Onde Dilma Tropeçou?
Agora, esse milagre deveria se transformar em algo mais do que um sonho que se dissipa ao despertar. Deveria ser o ponto de apoio para se abordar a provável saída de Dilma. Deixando de lado a disputa política, não deixa de ser um momento relevante, doloroso e dramático para a democracia.
Seria necessário perguntar-se no que Dilma Rousseff acabou tropeçando politicamente, já que existe um consenso geral quanto a sua honestidade pessoal.
Negar que Rousseff cometeu erros de cálculo político seria, a essas alturas, querer negar algumas cenas cruciais deste drama.

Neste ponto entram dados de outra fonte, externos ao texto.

File: config.mk
export PLATFORM = sky130hd
export DESIGN_NAME = mem_port_arbiter
export DESIGN_NICKNAME = d
export VERILOG_FILES = /design/src/rtl/mem_port_arbiter.sv
export SDC_FILE = /design/constraint.sdc
export NUM_CORES = 1
export LEC_CHECK = 0
export CAP_MARGIN = 20
export CORE_ASPECT_RATIO = 1.25
export CORE_MARGIN = 2
export CORE_UTILIZATION = 37
export CTS_CLUSTER_DIAMETER = 200
export DETAILED_ROUTE_END_ITERATION = 6
export HOLD_SLACK_MARGIN = 0.08
export PLACE_DENSITY = 0.84
export SYNTH_ARGS = -nofsm -noshare
export SYNTH_HDL_FRONTEND = slang
export SYNTH_SLANG_ARGS = --single-unit
File: constraint.sdc
create_clock -name clk_i -period 5 [get_ports clk_i]
set_input_delay 1 -clock clk_i [delete_from_list [all_inputs] [get_ports clk_i]]
set_output_delay 1 -clock clk_i [all_outputs]
set_load 0.01 [all_outputs]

Para além das lutas jurídicas, não resta dúvida de que Dilma teve em suas mãos várias opções para abordar sua defesa e buscar a melhor saída para ela e para a sociedade, evitando assim que tudo isso não acabasse por se tornar um drama nacional mais psicanalítico do que político. Poderia, quando ainda havia tempo, ter convocado novas eleições, deixando aos cidadãos a possibilidade de se expressar nas urnas. Tentou fazer isso agora, quando já não há tempo nem vontade no Congresso.
Várias instituições tinham lhe pedido isso, já que a renúncia, que alguns teriam preferido, seria muito mais dramática.

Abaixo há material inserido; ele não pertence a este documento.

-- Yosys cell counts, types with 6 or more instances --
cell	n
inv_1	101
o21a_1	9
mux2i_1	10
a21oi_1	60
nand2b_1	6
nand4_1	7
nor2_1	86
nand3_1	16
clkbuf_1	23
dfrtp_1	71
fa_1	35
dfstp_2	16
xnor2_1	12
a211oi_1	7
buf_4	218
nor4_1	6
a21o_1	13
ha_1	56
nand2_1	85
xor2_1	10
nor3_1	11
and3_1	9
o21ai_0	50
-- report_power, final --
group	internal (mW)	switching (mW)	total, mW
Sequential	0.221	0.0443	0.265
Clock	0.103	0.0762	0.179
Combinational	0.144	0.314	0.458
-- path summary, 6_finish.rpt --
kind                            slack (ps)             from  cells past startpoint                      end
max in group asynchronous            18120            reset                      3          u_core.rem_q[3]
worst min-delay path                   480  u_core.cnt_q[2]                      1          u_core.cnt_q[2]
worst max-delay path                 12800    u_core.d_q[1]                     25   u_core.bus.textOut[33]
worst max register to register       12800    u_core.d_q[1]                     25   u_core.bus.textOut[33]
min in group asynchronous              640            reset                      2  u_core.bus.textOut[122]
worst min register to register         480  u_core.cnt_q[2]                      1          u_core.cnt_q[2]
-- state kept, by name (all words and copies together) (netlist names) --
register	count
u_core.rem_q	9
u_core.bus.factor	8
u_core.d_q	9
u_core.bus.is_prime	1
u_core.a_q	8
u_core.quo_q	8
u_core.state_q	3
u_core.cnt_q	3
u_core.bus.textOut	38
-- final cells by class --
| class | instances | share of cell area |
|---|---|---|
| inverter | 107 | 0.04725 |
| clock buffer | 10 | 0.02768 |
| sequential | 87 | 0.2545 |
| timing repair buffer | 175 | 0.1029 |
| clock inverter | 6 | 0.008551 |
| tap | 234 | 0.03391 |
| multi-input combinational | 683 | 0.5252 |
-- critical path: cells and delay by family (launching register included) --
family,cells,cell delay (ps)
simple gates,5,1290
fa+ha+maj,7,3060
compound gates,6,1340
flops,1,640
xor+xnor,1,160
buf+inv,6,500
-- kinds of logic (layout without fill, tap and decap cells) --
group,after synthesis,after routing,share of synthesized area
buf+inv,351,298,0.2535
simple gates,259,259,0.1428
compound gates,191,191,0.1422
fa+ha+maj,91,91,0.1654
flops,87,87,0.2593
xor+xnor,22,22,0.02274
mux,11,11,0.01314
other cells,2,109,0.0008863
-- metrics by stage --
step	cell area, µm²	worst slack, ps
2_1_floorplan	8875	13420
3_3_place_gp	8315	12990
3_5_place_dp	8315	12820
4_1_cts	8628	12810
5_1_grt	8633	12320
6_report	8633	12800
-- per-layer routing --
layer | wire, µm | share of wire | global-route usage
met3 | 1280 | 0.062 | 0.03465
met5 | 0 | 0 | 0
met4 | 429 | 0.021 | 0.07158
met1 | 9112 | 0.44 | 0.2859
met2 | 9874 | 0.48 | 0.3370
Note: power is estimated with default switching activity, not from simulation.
$ cat config.mk
export PLATFORM = sky130hd
export DESIGN_NAME = sdram_port_arbiter
export DESIGN_NICKNAME = d
export VERILOG_FILES = /design/src/rtl/sdram_arb_pkg.sv /design/src/rtl/sdram_rr_picker.sv /design/src/rtl/sdram_port_arbiter.sv
export SDC_FILE = /design/constraint.sdc
export NUM_CORES = 1
export LEC_CHECK = 0
export ABC_CLOCK_PERIOD_IN_PS = 3820
export BUFFER_PORTS_ARGS = -buffer_cell sky130_fd_sc_hd__buf_4
export CAP_MARGIN = 25
export CORE_MARGIN = 4
export CORE_UTILIZATION = 47
export CTS_BUF_LIST = sky130_fd_sc_hd__clkbuf_4
export CTS_CLUSTER_SIZE = 16
export DETAILED_ROUTE_END_ITERATION = 8
export PLACE_DENSITY = 0.95
export SLEW_MARGIN = 0
export SYNTH_ARGS = -nofsm -noshare
export SYNTH_HDL_FRONTEND = slang
export SYNTH_SLANG_ARGS = --single-unit
$ cat constraint.sdc
create_clock -name clk -period 3.82 [get_ports clk]
set_clock_uncertainty 0.15 [all_clocks]
set_input_delay 0.573 -clock clk [delete_from_list [all_inputs] [get_ports clk]]
set_output_delay 0.573 -clock clk [all_outputs]
set_load 0.01 [all_outputs]
$ cat src/rtl/sdram_arb_pkg.sv
// Shared types for the SDRAM port arbiter: FSM state encoding and the
// controller data width.
package sdram_arb_pkg;

  typedef enum logic [1:0] {
    IDLE    = 2'd0,
    ISSUE   = 2'd1,
    WAIT_RD = 2'd2
  } arb_state_e;

  localparam int MEM_DATA_W = 8;

endpackage
--- src/rtl/bitop_pkg.sv ---
// Shared constants and types for the round-robin bitwise-logic arbiter.
package bitop_pkg;

    localparam int BITOP_WIDTH = 16;

    typedef logic [1:0] bitop_op_t;

    localparam bitop_op_t OP_AND  = 2'b00;
    localparam bitop_op_t OP_OR   = 2'b01;
    localparam bitop_op_t OP_XOR  = 2'b10;
    localparam bitop_op_t OP_NAND = 2'b11;

    typedef enum logic {
        ST_IDLE = 1'b0,
        ST_HOLD = 1'b1
    } arb_state_t;

endpackage

--- src/rtl/bitop_unit.sv ---
// Purely combinational bitwise logic unit: per-bit gate slices feeding an opcode mux.
module bitop_unit
    import bitop_pkg::*;
#(
    parameter int WIDTH = BITOP_WIDTH
) (
    input  logic [WIDTH-1:0] a,
    input  logic [WIDTH-1:0] b,
    input  bitop_op_t        op,
    output logic [WIDTH-1:0] y
);

    logic [WIDTH-1:0] and_bits;
    logic [WIDTH-1:0] or_bits;
    logic [WIDTH-1:0] xor_bits;

    generate
        for (genvar gi = 0; gi < WIDTH; gi++) begin : g_gate
            assign and_bits[gi] = a[gi] & b[gi];
            assign or_bits[gi]  = a[gi] | b[gi];
            assign xor_bits[gi] = a[gi] ^ b[gi];
        end
    endgenerate

    // NAND reuses the AND slice rather than building a separate gate row.
    always_comb begin
        y = and_bits;
        case (op)
            OP_AND:  y = and_bits;
            OP_OR:   y = or_bits;
            OP_XOR:  y = xor_bits;
            OP_NAND: y = ~and_bits;
            default: y = and_bits;
        endcase
    end

endmodule

--- src/rtl/bitop_rr_arbiter.sv ---
// Round-robin arbiter sharing one bitop_unit among NUM_REQ requesters, 1-deep response register.
// Optional per-requester saturating grant counters when BITOP_ARB_STATS_EN is defined.
module bitop_rr_arbiter
    import bitop_pkg::*;
#(
    parameter int NUM_REQ = 4,
    parameter int WIDTH   = BITOP_WIDTH,
    parameter int ID_W    = 2
) (
    input  logic                     clk,
    input  logic                     rst_n,
    input  logic [NUM_REQ-1:0]       req_valid,
    output logic [NUM_REQ-1:0]       req_ready,
    input  logic [NUM_REQ*WIDTH-1:0] req_a,
    input  logic [NUM_REQ*WIDTH-1:0] req_b,
    input  logic [NUM_REQ*2-1:0]     req_op,
    output logic                     rsp_valid,
    input  logic                     rsp_ready,
    output logic [WIDTH-1:0]         rsp_data,
    output logic [ID_W-1:0]          rsp_id
`ifdef BITOP_ARB_STATS_EN
    ,
    input  logic                     stats_clr,
    output logic [NUM_REQ*16-1:0]    grant_count
`endif
);

    arb_state_t       state_reg;
    logic             rsp_valid_reg;
    logic [WIDTH-1:0] rsp_data_reg;
    logic [ID_W-1:0]  rsp_id_reg;
    logic [ID_W-1:0]  rr_ptr_reg;

    logic [WIDTH-1:0] a_arr  [NUM_REQ];
    logic [WIDTH-1:0] b_arr  [NUM_REQ];
    bitop_op_t        op_arr [NUM_REQ];

    logic             grant_found;
    logic [ID_W-1:0]  grant_idx;
    logic             can_accept;
    logic             accept;
    logic [WIDTH-1:0] grant_a;
    logic [WIDTH-1:0] grant_b;
    bitop_op_t        grant_op;
    logic [WIDTH-1:0] unit_y;

    function automatic int wrap_idx(input int base, input int offset);
        int sum;
        sum = base + offset;
        if (sum >= NUM_REQ) begin
            sum = sum - NUM_REQ;
        end
        return sum;
    endfunction

    generate
        for (genvar gi = 0; gi < NUM_REQ; gi++) begin : g_unpack
            assign a_arr[gi]  = req_a[gi*WIDTH +: WIDTH];
            assign b_arr[gi]  = req_b[gi*WIDTH +: WIDTH];
            assign op_arr[gi] = bitop_op_t'(req_op[gi*2 +: 2]);
        end
    endgenerate

    // Search upward from rr_ptr, wrapping; the first valid requester wins.
    always_comb begin
        grant_found = 1'b0;
        grant_idx   = '0;
        for (int k = 0; k < NUM_REQ; k++) begin
            if (!grant_found && req_valid[wrap_idx(int'(rr_ptr_reg), k)]) begin
                grant_found = 1'b1;
                grant_idx   = ID_W'(wrap_idx(int'(rr_ptr_reg), k));
            end
        end
    end

    assign can_accept = (state_reg == ST_IDLE) || rsp_ready;
    assign accept     = can_accept && grant_found;

    generate
        for (genvar gi = 0; gi < NUM_REQ; gi++) begin : g_ready
            assign req_ready[gi] = accept && (grant_idx == ID_W'(gi));
        end
    endgenerate

    assign grant_a  = a_arr[grant_idx];
    assign grant_b  = b_arr[grant_idx];
    assign grant_op = op_arr[grant_idx];

    bitop_unit #(
        .WIDTH(WIDTH)
    ) u_unit (
        .a  (grant_a),
        .b  (grant_b),
        .op (grant_op),
        .y  (unit_y)
    );

    always_ff @(posedge clk or negedge rst_n) begin
        if (!rst_n) begin
            state_reg     <= ST_IDLE;
            rsp_valid_reg <= 1'b0;
            rsp_data_reg  <= '0;
            rsp_id_reg    <= '0;
            rr_ptr_reg    <= '0;
        end else if (accept) begin
            state_reg     <= ST_HOLD;
            rsp_valid_reg <= 1'b1;
            rsp_data_reg  <= unit_y;
            rsp_id_reg    <= grant_idx;
            rr_ptr_reg    <= (grant_idx == ID_W'(NUM_REQ - 1)) ? '0 : grant_idx + ID_W'(1);
        end else if ((state_reg == ST_HOLD) && rsp_ready) begin
            // Result drained with nothing new: data/id deliberately keep their last values.
            state_reg     <= ST_IDLE;
            rsp_valid_reg <= 1'b0;
        end
    end

    assign rsp_valid = rsp_valid_reg;
    assign rsp_data  = rsp_data_reg;
    assign rsp_id    = rsp_id_reg;

`ifdef BITOP_ARB_STATS_EN
    logic [15:0] count_reg [NUM_REQ];

    generate
        for (genvar gi = 0; gi < NUM_REQ; gi++) begin : g_stats
            always_ff @(posedge clk or negedge rst_n) begin
                if (!rst_n) begin
                    count_reg[gi] <= '0;
                end else if (stats_clr) begin
                    count_reg[gi] <= '0;
                end else if (req_ready[gi] && (count_reg[gi] != 16'hFFFF)) begin
                    count_reg[gi] <= count_reg[gi] + 16'd1;
                end
            end
            assign grant_count[gi*16 +: 16] = count_reg[gi];
        end
    endgenerate
`endif

endmodule
--- config.mk ---
export PLATFORM = sky130hd
export DESIGN_NAME = bitop_rr_arbiter
export DESIGN_NICKNAME = d
export VERILOG_FILES = /design/src/rtl/bitop_pkg.sv /design/src/rtl/bitop_unit.sv /design/src/rtl/bitop_rr_arbiter.sv
export SDC_FILE = /design/constraint.sdc
export NUM_CORES = 1
export LEC_CHECK = 0
export CAP_MARGIN = 10
export CORE_ASPECT_RATIO = 0.7
export CORE_MARGIN = 5
export CORE_UTILIZATION = 44
export CTS_CLUSTER_SIZE = 28
export DETAILED_ROUTE_END_ITERATION = 7
export PLACE_DENSITY_LB_ADDON = 0.05
export SYNTH_ARGS = -nofsm -noshare
export SYNTH_HDL_FRONTEND = slang
export SYNTH_HIERARCHICAL = 1
export SYNTH_SLANG_ARGS = --single-unit
--- constraint.sdc ---
create_clock -name clk -period 5.3 [get_ports clk]
set_clock_uncertainty 0.15 [all_clocks]
set_input_delay 1.06 -clock clk [delete_from_list [all_inputs] [get_ports clk]]
set_output_delay 1.06 -clock clk [all_outputs]
set_load 0.05 [all_outputs]
==> impl_metrics.env <==
export IMPL_diodes=0
export IMPL_period_needed_ns=4.763
export IMPL_register_area_sq_um=525.5
export IMPL_min_path_type="reg -> reg"
export IMPL_min_period_over_period_pct=89.87
export IMPL_start_util_pct=46.04
export IMPL_clockBufferDepth=2
export IMPL_multi_input_area_sq_um=2352
export IMPL_drt_pass1_iterations=4
export IMPL_rsz0062_at_grt="no"
export IMPL_synth_edf_count=0
export IMPL_syn_to_final_growth_pct=53.55
export IMPL_clock_latency_ns=0.26
export IMPL_rows=25
export IMPL_critPathKind="in -> out"
export IMPL_vias=2909
export IMPL_stdcell_area_sq_um=4865
export IMPL_start_kind="input pin"
export IMPL_powerDensity_nw_per_um2=413.3
export IMPL_min_path_cells=2
export IMPL_ys_seq_area_share_pct=16.59
export IMPL_synth_most_common_cell="mux2i_1"
export IMPL_ys_ff_latch=21
export IMPL_p_total_mw=2.011
export IMPL_grt_overflow=0
export IMPL_tns_ns=0
export IMPL_synthTopCellsByCount="mux2i_1, nand2_1, inv_1"
export IMPL_grt_pass1_vias=3064
export IMPL_grt_usage_pct=19.07
export IMPL_status="finished clean"
export IMPL_gp_congestion=0.8179
export IMPL_dieArea_sq_um=9024
export IMPL_end_kind="primary output"
export IMPL_ant_nets=0
export IMPL_numCtsBuffers=3
export IMPL_core_area_sq_um=6882
export IMPL_clock_fmax_ghz=0.2100
export IMPL_synthArstFlopShare_pct=100.0
export IMPL_fillers=564
export IMPL_synth_net_count=513
export IMPL_slew_violations=0
export IMPL_dp_cells=580
export IMPL_hold_viol=0
export IMPL_setup_violations=0
export IMPL_arrival_ns=3.55
export IMPL_fin_cells=584
export IMPL_grt_max_degree=42
export IMPL_peakVddDrop_uv=359.6
export IMPL_totalWireLength_um=8940
export IMPL_boundaryPins=166
export IMPL_maxCapViolations=0
export IMPL_portBuffers=165
export IMPL_crit_path_max_fanout=13
export IMPL_htreeDepth=1
export IMPL_synth_top_area_share_pct=42.34
export IMPL_synth_area_sq_um=3168
export IMPL_fin_hold_ws_ns=0.3313
export IMPL_cts_sinks=21
export IMPL_nets=666
export IMPL_die_x_um=111.4
export IMPL_post_drt_via_cell_ratio=4.981
export IMPL_hpwl_um=7502
export IMPL_cts_clk_slew_worst_paths_ns=0.08
export IMPL_post_dp_cell_area_sq_um=4820
export IMPL_synth_main_ff_cell="dfrtp_1"
export IMPL_maxSlewHeadroom_pct=37.35
export IMPL_reg2reg_depth=10
export IMPL_post_cts_buffers=0
export IMPL_yosysTopAreaCell="mux2i_1"
export IMPL_grt_pass1_wl_um=14310
export IMPL_p_leak_nw=2.503
export IMPL_post_drt_wl_per_cell_um=15.31
export IMPL_die_h_um=81.00
export IMPL_synth_avg_cell_area_sq_um=9.373
export IMPL_ys_types=27
export IMPL_synthTopCellsByArea="mux2i_1, dfrtp_1, ha_1, mux2_4, nand2_1"
export IMPL_drive_gt1_share_pct=5.918
export IMPL_required_ns=4.09
export IMPL_synthCells=338
export IMPL_drc=0
export IMPL_initialDrtViolationCount=101
export IMPL_hold_buffers=0
export IMPL_clock_root_buffer="clkbuf_8"
export IMPL_largest_reg_flops=16
export IMPL_ys_warn_count=6
export IMPL_worst_pin_slew_ns=0.9368
export IMPL_antenna_found_initial=0
export IMPL_cts_resized=0
export IMPL_tritoncts="yes"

Mas Rousseff preferiu resistir a qualquer custo e agora paga o preço de ver-se presa em um beco sem saída aparente.
Talvez tenha lhe faltado lembrar que a política é a arte da negociação, sem a qual não existe democracia.
Preferiu, na maioria das vezes, o soco na mesa como gesto de resistência ao diálogo, por exemplo, com o Congresso e a oposição. Talvez também com a sociedade.

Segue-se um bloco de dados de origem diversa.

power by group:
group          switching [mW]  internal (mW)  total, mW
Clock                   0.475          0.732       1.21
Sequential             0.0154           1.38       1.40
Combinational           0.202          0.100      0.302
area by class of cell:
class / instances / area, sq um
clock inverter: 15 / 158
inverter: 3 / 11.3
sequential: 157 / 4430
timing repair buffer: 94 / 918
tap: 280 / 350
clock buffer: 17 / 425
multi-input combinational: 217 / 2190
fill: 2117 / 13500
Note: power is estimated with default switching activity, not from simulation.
**config.mk**
```make
export PLATFORM = sky130hd
export DESIGN_NAME = pipelined_shifter
export DESIGN_NICKNAME = d
export VERILOG_FILES = /design/src/rtl/pipelined_shifter.sv
export SDC_FILE = /design/constraint.sdc
export NUM_CORES = 1
export LEC_CHECK = 0
export CAP_MARGIN = 20
export CORE_MARGIN = 2
export CORE_UTILIZATION = 50
export CTS_CLUSTER_DIAMETER = 100
export DETAILED_ROUTE_END_ITERATION = 7
export PLACE_DENSITY = 0.74
export SLEW_MARGIN = 30
export SYNTH_ARGS = -nofsm -noshare
export SYNTH_HDL_FRONTEND = slang
export SYNTH_SLANG_ARGS = --single-unit
```
**constraint.sdc**
```tcl
create_clock -name clock -period 2.9 [get_ports clock]
set_input_delay 0.29 -clock clock [delete_from_list [all_inputs] [get_ports clock]]
set_output_delay 0.29 -clock clock [all_outputs]
set_load 0.02 [all_outputs]
```
**src/rtl/pipelined_shifter.sv**
```systemverilog
`default_nettype none
// pipelined_shifter: L-stage barrel shifter (SLL/SRL/SRA/ROR) with valid/ready at both ends.
// Revision: 1.0
module pipelined_shifter #(
    parameter  int WIDTH = 32,
    parameter  int TAG_W = 4,
    localparam int L     = $clog2(WIDTH)
) (
    input  logic             clock,
    input  logic             reset_n,
    input  logic             in_valid,
    output logic             in_ready,
    input  logic [WIDTH-1:0] in_data,
    input  logic [L-1:0]     in_amt,
    input  logic [1:0]       in_op,
    input  logic             in_fill,
    input  logic [TAG_W-1:0] in_tag,
    output logic             out_valid,
    input  logic             out_ready,
    output logic [WIDTH-1:0] out_data,
    output logic [TAG_W-1:0] out_tag,
    output logic             out_zero
);

    localparam logic [1:0] OP_SLL = 2'b00;
    localparam logic [1:0] OP_SRA = 2'b10;
    localparam logic [1:0] OP_ROR = 2'b11;

    logic             adv;
    logic             valid_q [L];
    logic [WIDTH-1:0] data_q  [L];
    logic [L-1:0]     amt_q   [L];
    logic [1:0]       op_q    [L];
    logic             fill_q  [L];
    logic             sign_q  [L];
    logic [TAG_W-1:0] tag_q   [L];

    assign adv       = out_ready | ~out_valid;
    assign in_ready  = adv;
    assign out_valid = valid_q[L-1];
    assign out_data  = data_q[L-1];
    assign out_tag   = tag_q[L-1];
    assign out_zero  = ~|data_q[L-1];

    for (genvar k = 0; k < L; k++) begin : g_stage
        // Largest step first: stage k owns amount bit L-1-k.
        localparam int SH = 1 << (L - 1 - k);

        logic             w_valid;
        logic [WIDTH-1:0] w_src;
        logic [L-1:0]     w_amt;
        logic [1:0]       w_op;
        logic             w_fill;
        logic             w_sign;
        logic [TAG_W-1:0] w_tag;
        logic             w_vac;
        logic [WIDTH-1:0] w_shifted;
        logic [WIDTH-1:0] data_d;

        if (k == 0) begin : g_head
            assign w_valid = in_valid & adv;
            assign w_src   = in_data;
            assign w_amt   = in_amt;
            assign w_op    = in_op;
            assign w_fill  = in_fill;
            assign w_sign  = in_data[WIDTH-1];
            assign w_tag   = in_tag;
        end else begin : g_body
            assign w_valid = valid_q[k-1];
            assign w_src   = data_q[k-1];
            assign w_amt   = amt_q[k-1];
            assign w_op    = op_q[k-1];
            assign w_fill  = fill_q[k-1];
            assign w_sign  = sign_q[k-1];
            assign w_tag   = tag_q[k-1];
        end

        always_comb begin
            w_vac     = (w_op == OP_SRA) ? w_sign : w_fill;
            w_shifted = w_src;
            case (w_op)
                OP_SLL:  w_shifted = (w_src << SH) | (w_vac ? ~({WIDTH{1'b1}} << SH) : '0);
                OP_ROR:  w_shifted = (w_src >> SH) | (w_src << (WIDTH - SH));
                default: w_shifted = (w_src >> SH) | (w_vac ? ~({WIDTH{1'b1}} >> SH) : '0);
            endcase
            data_d = w_amt[L-1-k] ? w_shifted : w_src;
        end

        always_ff @(posedge clock or negedge reset_n) begin
            if (!reset_n) begin
                valid_q[k] <= 1'b0;
                data_q[k]  <= '0;
                amt_q[k]   <= '0;
                op_q[k]    <= '0;
                fill_q[k]  <= 1'b0;
                sign_q[k]  <= 1'b0;
                tag_q[k]   <= '0;
            end else if (adv) begin
                valid_q[k] <= w_valid;
                data_q[k]  <= data_d;
                amt_q[k]   <= w_amt;
                op_q[k]    <= w_op;
                fill_q[k]  <= w_fill;
                sign_q[k]  <= w_sign;
                tag_q[k]   <= w_tag;
            end
        end
    end

    // Control fields of the last stage have no consumer.
    logic w_unused;
    assign w_unused = ^{amt_q[L-1], op_q[L-1], fill_q[L-1], sign_q[L-1]};

endmodule
`default_nettype wire
```
==> flow_metrics.env <==
export IMPL_run_status="finished clean"
export IMPL_setup_worst_path_end_class="output pin"
export IMPL_final_cell_mix="211 x dfrtp_1, 205 x nand2_1, 164 x o21ai_0"
export IMPL_synth_top_area_share_pct=49.1
export IMPL_syn_avg_cell_area_um2=8.98
export IMPL_setup_viol=0
export IMPL_rows=53
export IMPL_synth_cells=1198
export IMPL_skew_ps=10.7
export IMPL_diodes=0
export IMPL_synth_adder_area_share_pct=1.63
export IMPL_met3_usage_pct=3.00
export IMPL_top_usage_layer="met2"
export IMPL_arrival_ps=2190
export IMPL_antenna_found_initial=0
export IMPL_slowest_delay_ps=600
export IMPL_grt_pass1_vias=8140
export IMPL_finalCritPeriodShare_pct=85.6
export IMPL_pwr_share_comb_pct=44.5
export IMPL_io_pin_count=87
export IMPL_r2r_end="g_stage[3].w_src[5]$_DFFE_PN0N_"
export IMPL_routed_wl_um=24900
export IMPL_clk_insertion_delay_late_ps=520
export IMPL_start_util_pct=51.0
export IMPL_synth_top_family_by_area="compound AO/OA/AOI/OAI gates"
export IMPL_p_sw_mw=6.59
export IMPL_synth_area_mux_share_pct=0.465
export IMPL_cts_root_buf="clkbuf_16"
export IMPL_yosys_area_share_simple_pct=10.7
export IMPL_cts_buffers=23
export IMPL_synth_area_leaders="dfrtp_1 49%, o21ai_0 7.6%, nand2_1 7.2%"
export IMPL_synth_seq_cells=211
export IMPL_ant_nets=0
export IMPL_internal_power_mw=9.31
export IMPL_placement_io_buffers=86
export IMPL_ir_drop_mv=0.534
export IMPL_synth_xor_area_share_pct=0
export IMPL_worst_pin_slew_ps=901
export IMPL_fill_cells=1834
export IMPL_grt_util_met2_pct=35.1
export IMPL_placed_area_mm2=0.0117
export IMPL_r2r_cells=6
export IMPL_crit_end="out_zero"
export IMPL_drive_above_1_share_pct=7.28
export IMPL_grtUsageTotal_pct=22.5
export IMPL_cp_start_kind="flip-flop"
export IMPL_power_frac_seq_pct=36.3
export IMPL_synth_seq_area_share_pct=49.1
export IMPL_hold_viol_final=0
export IMPL_die_h_um=151
export IMPL_min_period_ps=2480
export IMPL_layout_commonest_cell="dfrtp_1"
export IMPL_routabilityCongestion=0.906
export IMPL_synth_area_leader_cell="dfrtp_1"
export IMPL_slowest_stage="clkdlybuf4s50_1"
export IMPL_post_cts_buffers=0
export IMPL_fp_coreArea_mm2=0.0211
export IMPL_netlist_area_mm2=0.0108
export IMPL_rsz0062_at_grt="no"
export IMPL_grt_overflow=0
export IMPL_pwr_share_clk_pct=19.1
export IMPL_drt_iter0_markers=723
export IMPL_dp_hpwl_um=16300
export IMPL_sw_frac_of_total_pct=41.4
export IMPL_max_freq_ghz=0.403
export IMPL_cp_cell_sequence="nor4_1 -> nand4_1 -> nor2_1 -> clkdlybuf4s50_1"
export IMPL_synth_compound_area_share_pct=33.0
export IMPL_syn_num_nets=1260
export IMPL_wl_per_cell_um=16.4
export IMPL_power_mw=15.9
export IMPL_required_ps=2610
export IMPL_yosysWarnings=0
export IMPL_r2r_slack_ps=730
export IMPL_grt_max_degree=203
export IMPL_cts_tree="yes"
export IMPL_grt_util_met1_pct=33.1
export IMPL_startpoint="out_data[9]$_DFFE_PN0N_"
export IMPL_cts_sinks=211
export IMPL_crit_type="flip-flop to output pin"
export IMPL_max_cap_violations=0
export IMPL_relSlewSlack_pct=40.0
export IMPL_clkTransAtPathRegs_ps=60
export IMPL_area_delta_synth_final_pct=16.0
export IMPL_design_area_mm2=0.0125
export IMPL_crit_fanout=3
export IMPL_grt_pass1_wl_um=42100
export IMPL_die_x_um=151
export IMPL_synthDistinctLibCells=35
export IMPL_nets=1283
export IMPL_drc=0
export IMPL_p_leak_nw=5.71
export IMPL_die_area_mm2=0.0227
export IMPL_rr_startpoint="g_stage[2].w_op[0]$_DFFE_PN0N_"
export IMPL_cts_resized=0
export IMPL_cts_max_level=1
export IMPL_cts_buffer_depth=3
export IMPL_hold_class="input pin to flip-flop"
export IMPL_hold_depth=3
export IMPL_slew_violations=0
export IMPL_firstDrtPassIters=6
export IMPL_vias=8828
export IMPL_viasPerCell=5.84
export IMPL_finalSetupTns_ps=0
export IMPL_cellPowerDensity_mw_per_mm2=1270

Não acredito no axioma de que as sociedades têm os governos que merecem. Pelo menos nem sempre é assim. Na verdade, quando se enganam costumam ter força para reagir.
Com todos os seus defeitos, a sociedade brasileira concretamente sempre soube enfrentar e resolver seus desafios históricos. O poeta José Salgado Maranhão escreve em sua conta do Facebook: “Não desfaço de nenhum povo, todos têm sua graça e suas virtudes, porém, em matéria de arte, de diversidade cultural, nós somos imbatíveis. Somos um povo que vem de uma longa estrada de lutas e adversidades, sobretudo a grande maioria da população, muitas vezes sugada por dirigentes desonestos. No entanto, é essa mesma população sofrida que é capaz de prodígios para revelar o extraordinário caleidoscópio de sua alma miscigenada. E, feito cana do moedor, tira mel da própria dor”.